## Task requirements
Lines holding the string "yields": copy each one from the listing below.

## Provided data
——————
**config.mk**
```make
export PLATFORM = sky130hd
export DESIGN_NAME = alu_seq
export DESIGN_NICKNAME = d
export VERILOG_FILES = /design/src/rtl/alu_seq.sv
export SDC_FILE = /design/constraint.sdc
export NUM_CORES = 1
export LEC_CHECK = 0
export BUFFER_PORTS_ARGS = -buffer_cell sky130_fd_sc_hd__buf_4
export CORE_ASPECT_RATIO = 1.1
export CORE_MARGIN = 2
export CORE_UTILIZATION = 63
export DETAILED_ROUTE_END_ITERATION = 7
export GPL_TIMING_DRIVEN = 1
export PLACE_DENSITY = 0.84
export SLEW_MARGIN = 10
export SYNTH_ARGS = -nofsm -noshare
export SYNTH_HDL_FRONTEND = slang
export SYNTH_SLANG_ARGS = --single-unit
```
**constraint.sdc**
```tcl
create_clock -name clk -period 3.3 [get_ports clk]
set_input_delay 0.495 -clock clk [delete_from_list [all_inputs] [get_ports clk]]
set_output_delay 0.495 -clock clk [all_outputs]
set_load 0.01 [all_outputs]
```
**src/rtl/alu_seq.sv**
```systemverilog
// Sequential ALU: single-cycle ops plus optional iterative mul/divu/remu (ALU_SEQ_MULDIV_EN).
// Ports: clk, rst_n, in_valid/in_ready + a, b, op in; out_valid/out_ready + result, is_zero, busy out.
module alu_seq #(
  parameter int WIDTH = 32,
  parameter int SHW   = $clog2(WIDTH)
) (
  input  logic             clk,
  input  logic             rst_n,
  input  logic             in_valid,
  output logic             in_ready,
  input  logic [WIDTH-1:0] a,
  input  logic [WIDTH-1:0] b,
  input  logic [3:0]       op,
  output logic             out_valid,
  input  logic             out_ready,
  output logic [WIDTH-1:0] result,
  output logic             is_zero,
  output logic             busy
);

  typedef enum logic [1:0] {
    IDLE = 2'd0,
    BUSY = 2'd1,
    DONE = 2'd2
  } state_t;

  state_t           state_q;
  logic [WIDTH-1:0] result_q;
  logic             zero_q;
  logic [WIDTH-1:0] alu_d;
  logic [SHW-1:0]   shamt;

  assign shamt = b[SHW-1:0];

  always_comb begin
    alu_d = a + b;
    case (op)
      4'd1:    alu_d = a - b;
      4'd2:    alu_d = a ^ b;
      4'd3:    alu_d = a << shamt;
      4'd4:    alu_d = a >> shamt;
      4'd5:    alu_d = a & b;
      4'd6:    alu_d = a | b;
      4'd7:    alu_d = {{(WIDTH-1){1'b0}}, a < b};
      4'd8:    alu_d = $unsigned($signed(a) >>> shamt);
      4'd9:    alu_d = {{(WIDTH-1){1'b0}},
                        $signed(a) < $signed(b)};
      default: alu_d = a + b;
    endcase
  end

`ifdef ALU_SEQ_MULDIV_EN
  localparam logic [SHW-1:0] CNT_LAST = SHW'(WIDTH-1);

  logic [WIDTH-1:0] x_q, y_q, acc_q;
  logic [WIDTH-1:0] x_d, y_d, acc_d, fin_d;
  logic [3:0]       op_q;
  logic [SHW-1:0]   cnt_q;
  logic [WIDTH:0]   div_t;
  logic             div_ge;
  logic             md_go;

  assign md_go = (op == 4'd10) || (op == 4'd11)
              || (op == 4'd12);

  // mul: acc += x when y[0]; x <<= 1; y >>= 1.
  // div: acc is the partial remainder, x shifts
  // the dividend out and quotient bits in.
  // A zero divisor yields q=all ones, r=a.
  always_comb begin
    div_t  = {acc_q, x_q[WIDTH-1]};
    div_ge = div_t >= {1'b0, y_q};
    if (op_q == 4'd10) begin
      acc_d = acc_q + (y_q[0] ? x_q : '0);
      x_d   = x_q << 1;
      y_d   = y_q >> 1;
      fin_d = acc_d;
    end else begin
      acc_d = div_ge ? div_t[WIDTH-1:0] - y_q
                     : div_t[WIDTH-1:0];
      x_d   = {x_q[WIDTH-2:0], div_ge};
      y_d   = y_q;
      fin_d = (op_q == 4'd11) ? x_d : acc_d;
    end
  end

  assign busy = (state_q == BUSY);
`else
  assign busy = 1'b0;
`endif

  assign in_ready  = (state_q == IDLE);
  assign out_valid = (state_q == DONE);
  assign result    = result_q;
  assign is_zero   = zero_q;

  always_ff @(posedge clk or negedge rst_n) begin
    if (!rst_n) begin
      state_q  <= IDLE;
      result_q <= '0;
      zero_q   <= 1'b1;
`ifdef ALU_SEQ_MULDIV_EN
      x_q      <= '0;
      y_q      <= '0;
      acc_q    <= '0;
      op_q     <= '0;
      cnt_q    <= '0;
`endif
    end else begin
      case (state_q)
        IDLE: begin
          if (in_valid) begin
`ifdef ALU_SEQ_MULDIV_EN
            if (md_go) begin
              state_q <= BUSY;
              x_q     <= a;
              y_q     <= b;
              acc_q   <= '0;
              op_q    <= op;
              cnt_q   <= '0;
            end else begin
`else
            begin
`endif
              state_q  <= DONE;
              result_q <= alu_d;
              zero_q   <= (alu_d == '0);
            end
          end
        end
        BUSY: begin
`ifdef ALU_SEQ_MULDIV_EN
          x_q   <= x_d;
          y_q   <= y_d;
          acc_q <= acc_d;
          cnt_q <= cnt_q + SHW'(1);
          // last step commits straight into DONE
          if (cnt_q == CNT_LAST) begin
            state_q  <= DONE;
            result_q <= fin_d;
            zero_q   <= (fin_d == '0);
          end
`else
          state_q <= IDLE;
`endif
        end
        DONE: begin
          if (out_ready) state_q <= IDLE;
        end
        default: state_q <= IDLE;
      endcase
    end
  end

endmodule

```
==> flow_results.org, run 1 <==
** CTS
- # hold bufs at CTS :: 0
- The cell sitting at the root of the clock tree is a clkbuf_16.
- CTS built an H-tree with a depth of 2.
- Post-CTS Setup Bufs :: 12
- Maximum clock path buffer count :: 2
- TritonCTS created 5 clock buffers.
- After clock tree synthesis, the repair step resized 88 gates.
- Clock tree synthesis found a total of 34 sinks.

** Logic synthesis
- After synthesis, the mean cell area works out to 7.127 um2.
- Summed over all instances, the cell type with the most area after synthesis is ha_1.
- Gate count after technology mapping :: 1575
- Most frequently used flop master after synthesis :: dfrtp_1
- Counting flops with an async set or reset pin after synthesis yields a share of 1.000.
- Netlist area before placement :: 11220 um2
- Most numerous cell types in the synthesized netlist :: nand2_1, nor2_1, o21ai_0, a21oi_1, ha_1
- In this run, distinct cell masters in the synthesized netlist total 91.
- After synthesis the netlist holds a flip-flop and latch count of 34.
- Warning count from the yosys run :: 0
- In the post-synthesis netlist, the cell with the most instances is nand2_1.
- Of the post-synthesis cell area, the dominant cell type holds 0.1081.
- Post-synth EDFFs :: 0
- Of the synthesized area, sequential elements account for 0.07591.
- Mapped Nets :: 1746
- Sorting the synthesized cells by area gives the leading types as ha_1, dfrtp_1, mux4_2.

** Outcome
- Stage where the flow stopped :: clock tree synthesis
- The first error in the log reads "[ERROR DPL-0033] detailed placement checks failed during check placement".
- Outcome :: did not finish

** Placed design
- The congestion estimate from routability-driven global placement came to 1.331.
- The HPWL after detailed placement is 54290 um.
- Input and output buffers added on the ports amount to 106.
- Including well taps, the total number of placed cells is 2362.

** Floorplan
- Vert. Die Dim :: 144.0 um
- The die is 131.3 um wide.
- Row generation in the floorplan step produced 51 rows.
- For this configuration, the core starts out at a cell density of 0.6373.
- I/O pin total :: 108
——————
## Answer space
  // A zero divisor yields q=all ones, r=a.
- Counting flops with an async set or reset pin after synthesis yields a share of 1.000.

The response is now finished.